Stirred and Shaken
Whenever I'm in a giddy, just-had- a-Brazilian wax, Ellen Gilchrist heroine sort of mood, I know I must go to Brennan's of Houston (3300 Smith Street, 713-522-9711) and have a Sazerac. No one in Houston can make "America's first cocktail" as well as Reid McGaffin, lead bartender for the venerable restaurant where refined Southern living lays its Big Easy head. The drink, according to legend, was invented in the 1830s by a New Orleans apothecary named Antoine Peychaud who created his own bitters and mixed them with brandy and absinthe. Years later, a Crescent City coffeehouse set the standard by which all Sazeracs would be measured: The owner began importing Sazerac de Forge et Fils brandy to use exclusively in his cocktail. One sip of McGaffin's 21st-century interpretation, and I'm back in New Orleans, under the oaks along St. Charles Avenue, wondering which cousin to marry.
Brennan's Sazerac cocktail: McGaffin's rubicund, bittersweet nectar compares to the best Sazeracs the Big Easy has to offer. Little wonder. The man's an artist, and a demanding one at that. "Brown liquors should never be shaken, only stirred," McGaffin instructs. "Shaking ruins the taste."

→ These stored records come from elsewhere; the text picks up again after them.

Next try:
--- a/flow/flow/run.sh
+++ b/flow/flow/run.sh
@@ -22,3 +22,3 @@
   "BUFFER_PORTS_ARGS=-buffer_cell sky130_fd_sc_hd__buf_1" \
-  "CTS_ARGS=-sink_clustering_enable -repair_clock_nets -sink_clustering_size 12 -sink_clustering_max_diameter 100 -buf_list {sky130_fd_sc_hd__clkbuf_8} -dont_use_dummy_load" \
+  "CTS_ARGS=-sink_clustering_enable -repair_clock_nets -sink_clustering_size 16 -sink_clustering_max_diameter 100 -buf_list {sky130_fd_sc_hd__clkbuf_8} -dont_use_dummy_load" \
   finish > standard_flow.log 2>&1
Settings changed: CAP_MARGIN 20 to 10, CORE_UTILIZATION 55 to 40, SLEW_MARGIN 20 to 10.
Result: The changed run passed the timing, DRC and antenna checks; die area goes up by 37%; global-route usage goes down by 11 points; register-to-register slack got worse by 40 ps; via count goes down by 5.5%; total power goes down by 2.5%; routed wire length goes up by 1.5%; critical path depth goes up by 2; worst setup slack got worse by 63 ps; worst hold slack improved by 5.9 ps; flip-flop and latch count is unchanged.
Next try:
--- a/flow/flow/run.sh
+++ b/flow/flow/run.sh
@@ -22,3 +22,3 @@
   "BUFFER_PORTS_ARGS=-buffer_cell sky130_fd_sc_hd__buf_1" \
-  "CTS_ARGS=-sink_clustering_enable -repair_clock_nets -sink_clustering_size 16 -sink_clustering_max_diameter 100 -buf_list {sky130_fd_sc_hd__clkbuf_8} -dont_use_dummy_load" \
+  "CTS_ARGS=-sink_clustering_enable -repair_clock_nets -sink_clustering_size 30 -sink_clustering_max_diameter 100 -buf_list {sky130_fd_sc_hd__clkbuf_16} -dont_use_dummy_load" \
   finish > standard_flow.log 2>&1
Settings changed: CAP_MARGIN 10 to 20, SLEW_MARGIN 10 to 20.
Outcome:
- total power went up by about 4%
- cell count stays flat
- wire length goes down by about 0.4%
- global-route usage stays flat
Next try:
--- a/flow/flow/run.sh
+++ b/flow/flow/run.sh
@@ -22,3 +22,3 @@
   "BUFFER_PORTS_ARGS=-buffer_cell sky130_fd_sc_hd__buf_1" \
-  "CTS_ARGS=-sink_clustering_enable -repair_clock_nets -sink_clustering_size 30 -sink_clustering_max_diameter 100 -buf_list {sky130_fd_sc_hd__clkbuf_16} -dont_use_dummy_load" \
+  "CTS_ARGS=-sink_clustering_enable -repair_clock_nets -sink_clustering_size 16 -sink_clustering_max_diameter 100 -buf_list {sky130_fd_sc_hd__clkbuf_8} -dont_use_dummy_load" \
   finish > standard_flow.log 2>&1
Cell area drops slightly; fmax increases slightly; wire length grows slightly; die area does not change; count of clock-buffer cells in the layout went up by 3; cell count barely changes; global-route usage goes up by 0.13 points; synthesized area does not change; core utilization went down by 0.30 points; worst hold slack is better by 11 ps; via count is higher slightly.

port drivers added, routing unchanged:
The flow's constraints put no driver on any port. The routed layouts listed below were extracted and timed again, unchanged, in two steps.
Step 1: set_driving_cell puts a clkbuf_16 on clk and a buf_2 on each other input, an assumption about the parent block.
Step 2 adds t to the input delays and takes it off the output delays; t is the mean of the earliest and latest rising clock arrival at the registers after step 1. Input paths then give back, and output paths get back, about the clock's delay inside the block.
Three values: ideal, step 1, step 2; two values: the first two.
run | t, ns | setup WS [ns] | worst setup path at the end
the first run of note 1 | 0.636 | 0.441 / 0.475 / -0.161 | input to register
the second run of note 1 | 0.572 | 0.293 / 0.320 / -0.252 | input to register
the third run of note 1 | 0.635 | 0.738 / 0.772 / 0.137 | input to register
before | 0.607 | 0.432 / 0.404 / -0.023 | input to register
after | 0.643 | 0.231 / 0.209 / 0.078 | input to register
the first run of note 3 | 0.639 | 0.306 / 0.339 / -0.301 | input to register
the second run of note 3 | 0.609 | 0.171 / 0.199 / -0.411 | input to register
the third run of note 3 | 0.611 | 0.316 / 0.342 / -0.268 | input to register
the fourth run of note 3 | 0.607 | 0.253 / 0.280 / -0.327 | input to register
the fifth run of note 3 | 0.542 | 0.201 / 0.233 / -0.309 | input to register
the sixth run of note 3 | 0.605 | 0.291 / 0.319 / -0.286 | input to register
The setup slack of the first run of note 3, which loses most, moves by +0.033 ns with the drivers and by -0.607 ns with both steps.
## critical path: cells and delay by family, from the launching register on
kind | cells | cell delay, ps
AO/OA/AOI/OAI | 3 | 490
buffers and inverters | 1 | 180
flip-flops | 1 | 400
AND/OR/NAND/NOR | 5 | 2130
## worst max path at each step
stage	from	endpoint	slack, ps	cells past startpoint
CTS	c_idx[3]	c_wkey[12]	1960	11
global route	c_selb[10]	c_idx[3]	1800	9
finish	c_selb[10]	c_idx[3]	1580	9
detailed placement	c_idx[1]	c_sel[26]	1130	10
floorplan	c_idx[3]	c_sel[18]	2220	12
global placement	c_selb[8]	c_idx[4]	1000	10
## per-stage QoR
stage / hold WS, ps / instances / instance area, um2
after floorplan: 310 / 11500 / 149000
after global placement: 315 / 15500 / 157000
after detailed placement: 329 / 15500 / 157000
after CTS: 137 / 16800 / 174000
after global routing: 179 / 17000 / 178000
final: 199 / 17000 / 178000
This is an optimization exercise on Yosys and OpenROAD, whose aim is small area, a short achievable clock period and few clock cycles per item, not a production implementation. In this exercise RTL edits were held to simulation tests only and were not proved equivalent to the original. The flow treats the clock pin as an ideal source, which a real chip does not have.

== old ==
==> flow/design.v (excerpt) <==
module idct_top (
	input logic CLOCK_50_I,
	input logic Resetn,
	input logic start,
	input logic [15:0] sram_read_data,
	output logic [15:0] sram_write_data,
	output idct_pkg::sram_addr_t sram_address,
	output logic write_en_n,
	output logic finish
);
	logic run;
	logic [2:0] blk;
	logic [1:0] ph;
	logic [2:0] rr;
	logic [3:0] kk;
	logic [5:0] cc;
	localparam logic [1:0] PH_R = 2'd0, PH_G = 2'd1, PH_C = 2'd2, PH_T = 2'd3;
	logic f0_v, f0_col;
	logic [2:0] f0_r, f0_k;
	logic port_free;
	always_comb begin
		f0_v = 1'b0;
		f0_col = 1'b0;
		f0_r = rr;
		f0_k = kk[2:0];
		if (run) begin
			if (ph == PH_R) begin
				f0_v = !kk[3];
			end else if (ph == PH_C) begin
				f0_v = 1'b1;
				f0_col = 1'b1;
				f0_r = cc[5:3];
				f0_k = cc[2:0];
			end
		end
	end
	assign port_free = (ph != PH_R) || kk[3];
	logic fv [1:7];
	logic fcol [1:7];
	logic [2:0] fr [1:7];
	logic [2:0] fk [1:7];
	logic [2:0] fb [1:7];
	always_ff @(posedge CLOCK_50_I or negedge Resetn) begin
		if (!Resetn) begin
			for (int i = 1; i <= 7; i++) fv[i] <= 1'b0;
		end else begin
			fv[1] <= f0_v;
			for (int i = 2; i <= 7; i++) fv[i] <= fv[i-1];
		end
	end
	always_ff @(posedge CLOCK_50_I) begin
		{fcol[1], fr[1], fk[1], fb[1]} <= {f0_col, f0_r, f0_k, blk};
  ...
Size in the first run: roughly 6700 cells after synthesis, ~1800 flip-flops, about 55 I/O pins, ~74000 sq um of cells after synthesis.
export LEC_CHECK = 0
export CAP_MARGIN = 20
export CORE_MARGIN = 2
export CORE_UTILIZATION = 40
export SLEW_MARGIN = 20
create_clock -name core_clock -period 12.0 [get_ports {CLOCK_50_I}]
standard.sh (not shown) runs the stock make flow with config.mk's settings and CLKGATE_MAP_FILE= SYNTH_SCRIPT=/design/flow/synth_recipe.tcl, a recipe that flattens the netlist after the stock synthesis.
==> flow/flow/run.sh <==
#!/bin/bash
# Standard ORFS layout, plus one extra setup repair right after CTS (post_cts.tcl)
# that works toward a shorter period than the 12 ns constraint, which the
# standard repair never does since every path already meets 12 ns.
# The SDC, the clock period and every other step are the standard flow's own.
set -euo pipefail
export POST_CTS_TCL="$PWD/flow/post_cts.tcl"
bash standard.sh > standard_flow.log 2>&1
==> flow/flow/post_cts.tcl <==
# Extra setup repair after CTS: aim for 7.6 ns of slack at the 12 ns
# constraint, i.e. a 4.4 ns period, by resizing and buffering.
puts "post_cts: extra repair_timing, setup margin 7.6 ns"
estimate_parasitics -placement
report_worst_slack
repair_timing -setup -setup_margin 7.6 -verbose
detailed_placement
check_placement -verbose
estimate_parasitics -placement
report_worst_slack
report_design_area
No stage failed in old, and the final checks on the layout all came back clean.
Testbench counts of old, summed over its fixed seeds: cycles 35,872, images 32.
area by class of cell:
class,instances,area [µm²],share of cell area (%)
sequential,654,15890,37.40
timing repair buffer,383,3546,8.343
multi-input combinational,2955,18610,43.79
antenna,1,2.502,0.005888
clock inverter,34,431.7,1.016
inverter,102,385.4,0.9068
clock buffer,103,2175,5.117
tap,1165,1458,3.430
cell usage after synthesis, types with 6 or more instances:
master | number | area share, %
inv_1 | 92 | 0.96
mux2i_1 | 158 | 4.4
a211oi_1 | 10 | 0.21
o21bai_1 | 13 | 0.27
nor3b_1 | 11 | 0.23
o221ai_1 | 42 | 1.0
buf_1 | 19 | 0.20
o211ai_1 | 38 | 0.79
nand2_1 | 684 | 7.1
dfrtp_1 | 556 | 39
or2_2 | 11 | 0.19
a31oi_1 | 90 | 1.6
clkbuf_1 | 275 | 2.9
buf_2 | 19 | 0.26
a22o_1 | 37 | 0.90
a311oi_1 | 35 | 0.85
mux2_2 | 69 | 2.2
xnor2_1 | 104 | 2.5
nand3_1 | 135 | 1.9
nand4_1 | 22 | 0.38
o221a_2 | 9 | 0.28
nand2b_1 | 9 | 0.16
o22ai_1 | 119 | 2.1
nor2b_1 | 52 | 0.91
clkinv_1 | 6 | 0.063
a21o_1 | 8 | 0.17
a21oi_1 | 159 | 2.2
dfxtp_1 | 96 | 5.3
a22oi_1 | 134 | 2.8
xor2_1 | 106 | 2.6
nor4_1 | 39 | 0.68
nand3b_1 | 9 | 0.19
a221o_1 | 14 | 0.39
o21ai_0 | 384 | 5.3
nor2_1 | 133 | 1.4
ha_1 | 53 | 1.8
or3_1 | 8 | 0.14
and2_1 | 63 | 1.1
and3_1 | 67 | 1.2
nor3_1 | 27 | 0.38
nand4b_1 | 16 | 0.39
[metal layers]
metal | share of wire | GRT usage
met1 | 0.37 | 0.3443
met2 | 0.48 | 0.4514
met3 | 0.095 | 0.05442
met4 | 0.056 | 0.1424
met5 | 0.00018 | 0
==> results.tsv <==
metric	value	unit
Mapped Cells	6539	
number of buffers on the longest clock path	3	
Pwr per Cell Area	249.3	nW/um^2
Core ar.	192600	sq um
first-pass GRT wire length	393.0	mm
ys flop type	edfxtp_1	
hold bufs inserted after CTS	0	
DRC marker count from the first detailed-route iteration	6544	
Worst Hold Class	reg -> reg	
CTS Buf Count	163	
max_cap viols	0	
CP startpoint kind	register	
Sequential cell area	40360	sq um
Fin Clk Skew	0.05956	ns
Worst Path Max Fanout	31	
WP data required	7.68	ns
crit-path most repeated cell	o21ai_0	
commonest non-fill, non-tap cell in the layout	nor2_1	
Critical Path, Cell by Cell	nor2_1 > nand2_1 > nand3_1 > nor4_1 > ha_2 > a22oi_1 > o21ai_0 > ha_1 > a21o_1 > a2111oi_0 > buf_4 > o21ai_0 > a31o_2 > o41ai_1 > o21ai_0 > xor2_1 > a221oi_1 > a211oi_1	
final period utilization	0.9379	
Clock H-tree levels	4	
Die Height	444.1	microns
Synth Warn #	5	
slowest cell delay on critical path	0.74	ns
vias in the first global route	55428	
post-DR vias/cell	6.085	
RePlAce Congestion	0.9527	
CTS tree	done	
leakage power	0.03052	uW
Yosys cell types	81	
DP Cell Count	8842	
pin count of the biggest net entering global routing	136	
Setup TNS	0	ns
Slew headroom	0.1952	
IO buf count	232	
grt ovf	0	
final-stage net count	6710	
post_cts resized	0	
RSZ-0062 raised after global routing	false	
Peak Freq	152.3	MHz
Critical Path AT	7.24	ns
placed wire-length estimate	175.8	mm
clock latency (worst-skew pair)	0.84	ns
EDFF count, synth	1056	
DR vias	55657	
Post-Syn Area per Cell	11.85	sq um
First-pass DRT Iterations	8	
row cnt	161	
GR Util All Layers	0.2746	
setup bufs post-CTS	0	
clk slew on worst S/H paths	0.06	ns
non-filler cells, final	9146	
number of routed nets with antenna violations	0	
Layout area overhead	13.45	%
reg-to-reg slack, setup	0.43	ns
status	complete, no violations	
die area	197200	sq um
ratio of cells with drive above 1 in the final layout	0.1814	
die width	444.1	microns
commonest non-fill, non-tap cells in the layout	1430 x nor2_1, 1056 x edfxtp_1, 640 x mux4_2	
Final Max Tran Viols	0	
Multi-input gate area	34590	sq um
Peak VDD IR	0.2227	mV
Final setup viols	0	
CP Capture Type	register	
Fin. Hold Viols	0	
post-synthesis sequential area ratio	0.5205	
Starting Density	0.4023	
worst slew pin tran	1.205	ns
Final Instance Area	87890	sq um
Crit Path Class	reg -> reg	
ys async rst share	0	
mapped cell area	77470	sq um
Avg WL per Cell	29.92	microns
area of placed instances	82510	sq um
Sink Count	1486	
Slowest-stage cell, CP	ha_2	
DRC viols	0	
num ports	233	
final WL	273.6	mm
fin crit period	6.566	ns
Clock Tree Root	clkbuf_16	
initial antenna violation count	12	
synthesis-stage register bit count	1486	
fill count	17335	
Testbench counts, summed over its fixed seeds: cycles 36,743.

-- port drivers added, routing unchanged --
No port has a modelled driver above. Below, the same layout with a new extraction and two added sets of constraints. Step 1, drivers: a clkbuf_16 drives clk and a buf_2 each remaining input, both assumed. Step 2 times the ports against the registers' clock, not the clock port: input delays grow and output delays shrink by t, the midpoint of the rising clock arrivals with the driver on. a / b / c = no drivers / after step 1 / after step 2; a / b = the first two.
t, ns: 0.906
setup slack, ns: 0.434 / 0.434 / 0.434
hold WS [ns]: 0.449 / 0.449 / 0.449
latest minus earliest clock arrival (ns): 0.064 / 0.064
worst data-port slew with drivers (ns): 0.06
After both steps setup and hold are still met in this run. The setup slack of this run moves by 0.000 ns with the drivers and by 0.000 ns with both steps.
Context: an optimization exercise on an open-source flow, tuned for small area and a short achievable clock period. The choices shown serve that exercise and are no tape-out recipe.
Function was checked by simulation only, so behaviour that the tests miss may differ from the original.
No activity file was given, so power comes from the tool's default toggle rates.

==> inputs of 02-18 <==
## goodness_tracker
module goodness_tracker
#(
  parameter int CORE_NUM            = 4,
  parameter int POST_NEUR_PARALLEL  = 8,
  parameter int POST_NEUR_MEM_WIDTH = 13,
  parameter int GOODNESS_WIDTH      = 24
) (
  input  logic                                                    clk,
  input  logic                                                    rst,
  input  logic [CORE_NUM-1:0]                                     core_valid,
  input  logic [CORE_NUM-1:0]                                     core_last,
  input  logic [CORE_NUM-1:0]                                     core_clear,
  input  logic [CORE_NUM*POST_NEUR_PARALLEL*POST_NEUR_MEM_WIDTH-1:0] core_mem_bus,
  input  logic                                                    mode,
  input  logic [3:0]                                              avg_shift,
  input  logic [GOODNESS_WIDTH-1:0]                               theta,
  output logic [CORE_NUM*GOODNESS_WIDTH-1:0]                      sample_bus,
  output logic [CORE_NUM*GOODNESS_WIDTH-1:0]                      avg_bus,
  output logic [CORE_NUM-1:0]                                     done,
  output logic [CORE_NUM-1:0]                                     above_theta
);
  localparam int P     = POST_NEUR_PARALLEL;
  localparam int M     = POST_NEUR_MEM_WIDTH;
  localparam int G     = GOODNESS_WIDTH;
  localparam int T_W   = 28;    
  localparam int NCUT  = 103;   
  localparam logic [G-1:0] G_MAX = '1;
  for (genvar c = 0; c < CORE_NUM; c++) begin : g_core
    logic             s1_valid;
    logic             s1_last;     
    logic             s2_valid;    
    logic             seeded;
    logic             done_q;
    logic             above_q;
    logic [G-1:0]     acc_q;
    logic [G-1:0]     sample_q;
    logic [G-1:0]     avg_q;
    logic [NCUT-1:0]  cut_q;       
    logic [P*(M-1)-1:0] ny;
    logic [P*(M-1)-1:0] nl;
    logic [NCUT-1:0]  cut;
    logic [T_W-1:0]   tot_s;
    logic [T_W-1:0]   tot_c;
    logic [T_W-1:0]   tot;
    logic [G-1:0]     acc_sat;
  ...
==> module goodness_tracker, before the edit <==
module goodness_tracker
#(
  parameter int CORE_NUM            = 4,
  parameter int POST_NEUR_PARALLEL  = 8,
  parameter int POST_NEUR_MEM_WIDTH = 13,
  parameter int GOODNESS_WIDTH      = 24
) (
  input  logic                                                    clk,
  input  logic                                                    rst,
  input  logic [CORE_NUM-1:0]                                     core_valid,
  input  logic [CORE_NUM-1:0]                                     core_last,
  input  logic [CORE_NUM-1:0]                                     core_clear,
  input  logic [CORE_NUM*POST_NEUR_PARALLEL*POST_NEUR_MEM_WIDTH-1:0] core_mem_bus,
  input  logic                                                    mode,
  input  logic [3:0]                                              avg_shift,
  input  logic [GOODNESS_WIDTH-1:0]                               theta,
  output logic [CORE_NUM*GOODNESS_WIDTH-1:0]                      sample_bus,
  output logic [CORE_NUM*GOODNESS_WIDTH-1:0]                      avg_bus,
  output logic [CORE_NUM-1:0]                                     done,
  output logic [CORE_NUM-1:0]                                     above_theta
);
  localparam int P     = POST_NEUR_PARALLEL;
  localparam int M     = POST_NEUR_MEM_WIDTH;
  localparam int G     = GOODNESS_WIDTH;
  localparam int T_W   = 28;    
  localparam int NCUT  = 103;   
  localparam logic [G-1:0] G_MAX = '1;
  for (genvar c = 0; c < CORE_NUM; c++) begin : g_core
    logic             s1_valid;
    logic             s1_last;     
    logic             s2_valid;    
    logic             seeded;
    logic             done_q;
    logic             above_q;
    logic [G-1:0]     acc_q;
    logic [G-1:0]     sample_q;
    logic [G-1:0]     avg_q;
    logic [NCUT-1:0]  cut_q;       
    logic [P*(M-1)-1:0] ny;
    logic [P*(M-1)-1:0] nl;
    logic [NCUT-1:0]  cut;
    logic [T_W-1:0]   tot_s;
    logic [T_W-1:0]   tot_c;
    logic [T_W-1:0]   tot;
    logic [G-1:0]     acc_sat;
    logic             sat;
    logic [G-1:0]     cmp_s;
    logic [G-1:0]     cmp_c;
    logic             gt;
    logic             above_d;
    logic [3:0]       sh;
    logic [G-1:0]     avg_dn;
    logic [G-1:0]     smp_dn;
    logic [G-1:0]     ema_s;
    logic [G-1:0]     ema_c;
    logic [G-1:0]     avg_next;
    for (genvar n = 0; n < P; n++) begin : g_neur
      logic [M-1:0] v;
      assign v = core_mem_bus[(c*P+n)*M +: M];
      assign ny[n*(M-1) +: M-1] = ~(v[M-2:0] & {(M-1){mode & ~v[M-1]}});
      assign nl[n*(M-1) +: M-1] = ~(v[M-2:0] & {(M-1){~mode & ~v[M-1]}});
    end
    goodness_beat_reduce u_reduce (
      .ny  (ny),
      .nl  (nl),
      .cut (cut)
    );
    always_ff @(posedge clk) begin
      cut_q <= cut;
    end
    goodness_acc_tree u_acc (
      .cut   (cut_q),
      .acc   (acc_q),
      .sum_s (tot_s),
      .sum_c (tot_c)
    );
    assign tot     = tot_s + tot_c;
    assign sat     = |tot[T_W-1:G];
    assign acc_sat = sat ? G_MAX : tot[G-1:0];
    for (genvar i = 0; i < G; i++) begin : g_cmp
      goodness_fa u_fa (
        .a  (tot_s[i]),
        .b  (tot_c[i]),
        .c  (~theta[i]),
        .s  (cmp_s[i]),
        .co (cmp_c[i])
      );
    end
    goodness_gt u_gt (
      .a  (cmp_s),
      .b  (cmp_c),
      .gt (gt)
    );
    assign above_d = sat ? ~&theta : gt;
    assign sh       = avg_shift;
    assign avg_dn   = avg_q >> sh;
    assign smp_dn   = sample_q >> sh;
    for (genvar i = 0; i < G; i++) begin : g_ema
      goodness_fa u_fa (
        .a  (avg_q[i]),
        .b  (smp_dn[i]),
        .c  (~avg_dn[i]),
        .s  (ema_s[i]),
        .co (ema_c[i])
      );
    end
    goodness_add24 u_ema_add (
      .a (ema_s),
      .b ({ema_c[G-2:0], 1'b1}),
      .y (avg_next)
    );
    always_ff @(posedge clk or posedge rst) begin
      if (rst) begin
        s1_valid <= 1'b0;
        s1_last  <= 1'b0;
        s2_valid <= 1'b0;
        seeded   <= 1'b0;
        done_q   <= 1'b0;
        above_q  <= 1'b0;
        acc_q    <= '0;
        sample_q <= '0;
        avg_q    <= '0;
      end else if (core_clear[c]) begin
        s1_valid <= 1'b0;
        s1_last  <= 1'b0;
        s2_valid <= 1'b0;
        seeded   <= 1'b0;
        done_q   <= 1'b0;
        above_q  <= 1'b0;
        acc_q    <= '0;
        sample_q <= '0;
        avg_q    <= '0;
      end else begin
        s1_valid <= core_valid[c];
        s1_last  <= core_valid[c] & core_last[c];
        done_q   <= s2_valid;
        s2_valid <= s1_last;
        if (s2_valid) begin
          avg_q  <= seeded ? avg_next : sample_q;
          seeded <= 1'b1;
        end
        if (s1_valid) begin
          if (s1_last) begin
            sample_q <= acc_sat;
            above_q  <= above_d;
            acc_q    <= '0;
          end else begin
            acc_q    <= acc_sat;
          end
        end
      end
    end
    assign sample_bus[c*G +: G] = sample_q;
    assign avg_bus[c*G +: G]    = avg_q;
    assign done[c]              = done_q;
    assign above_theta[c]       = above_q;
  end
endmodule
This is an optimization exercise on Yosys and OpenROAD, whose aim is small area, not a production implementation.
Only simulation tests tie the RTL to the original design; equivalence was not proved.
Power and IR drop assume default switching activity.

== job 781 ==
==> flow/design.v <==
package register_file_mp_pkg;
  localparam int RF_DATA_W   = 32;
  localparam int RF_ADDR_W   = 5;
  localparam int RF_N_WR     = 2;
  localparam int RF_N_RD     = 2;
  localparam int RF_ZERO_REG = 1;
  localparam int RF_BYPASS   = 1;
  localparam int RF_DEPTH    = 2 ** RF_ADDR_W;
endpackage
module rf_aoi222 (
  input  logic a0, b0, a1, b1, a2, b2,
  output logic y
);
  assign y = ~((a0 & b0) | (a1 & b1) | (a2 & b2));
endmodule
module rf_aoi22 (
  input  logic a0, b0, a1, b1,
  output logic y
);
  assign y = ~((a0 & b0) | (a1 & b1));
endmodule
module rf_ao22 (
  input  logic a0, b0, a1, b1,
  output logic y
);
  assign y = (a0 & b0) | (a1 & b1);
endmodule
module rf_inv (
  input  logic a,
  output logic y
);
  assign y = ~a;
endmodule
module rf_nor2 (
  input  logic a, b,
  output logic y
);
  assign y = ~(a | b);
endmodule
module rf_nor3 (
  input  logic a, b, c,
  output logic y
);
  assign y = ~(a | b | c);
endmodule
module rf_nand11 (
  input  logic [10:0] a,
  output logic        y
);
  logic [2:0] u;
  rf_nand4 u_u0 (.a(a[0]), .b(a[1]), .c(a[2]),  .d(a[3]), .y(u[0]));
  rf_nand4 u_u1 (.a(a[4]), .b(a[5]), .c(a[6]),  .d(a[7]), .y(u[1]));
  rf_nand3 u_u2 (.a(a[8]), .b(a[9]), .c(a[10]),           .y(u[2]));
  rf_or3   u_o  (.a(u[0]), .b(u[1]), .c(u[2]), .y(y));
endmodule
module rf_nand4 (
  input  logic a, b, c, d,
  output logic y
);
  assign y = ~(a & b & c & d);
endmodule
module rf_nand3 (
  input  logic a, b, c,
  output logic y
);
  assign y = ~(a & b & c);
endmodule
module rf_or3 (
  input  logic a, b, c,
  output logic y
);
  assign y = a | b | c;
endmodule
module rf_mux31o (
  input  logic [30:0] sel,
  input  logic [30:0] src,
  input  logic        extra,
  output logic        y
);
  logic [10:0] t;
  for (genvar k = 0; k < 10; k++) begin : g_t
    rf_aoi222 u_t (.a0(sel[3*k]), .b0(src[3*k]), .a1(sel[3*k+1]), .b1(src[3*k+1]),
                   .a2(sel[3*k+2]), .b2(src[3*k+2]), .y(t[k]));
  end
  rf_aoi21 u_t10 (.a0(sel[30]), .b0(src[30]), .c(extra), .y(t[10]));
  rf_nand11 u_or (.a(t), .y(y));
endmodule
module rf_aoi21 (
  input  logic a0, b0, c,
  output logic y
);
  assign y = ~((a0 & b0) | c);
endmodule
module rf_mux31 (
  input  logic [30:0] sel,
  input  logic [30:0] src,
  output logic        y
);
  logic [10:0] t;
  for (genvar k = 0; k < 10; k++) begin : g_t
    rf_aoi222 u_t (.a0(sel[3*k]), .b0(src[3*k]), .a1(sel[3*k+1]), .b1(src[3*k+1]),
                   .a2(sel[3*k+2]), .b2(src[3*k+2]), .y(t[k]));
  end
  rf_nand2 u_t10 (.a(sel[30]), .b(src[30]), .y(t[10]));
  rf_nand11 u_or (.a(t), .y(y));
endmodule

Two shots Old Overholt rye whiskey
Two teaspoons white sugar
Put ice in a cocktail shaker and pour in the rye. Then add the sugar and the two varieties of bitters (about two seconds' worth of Peychaud's and two shakes of Angostura). Dribble the Pernod (the modern equivalent of the now-banned absinthe) into an old fashioned glass, making sure to coat the sides. Stir the contents of the shaker and strain into the glass. Garnish with lemon rind.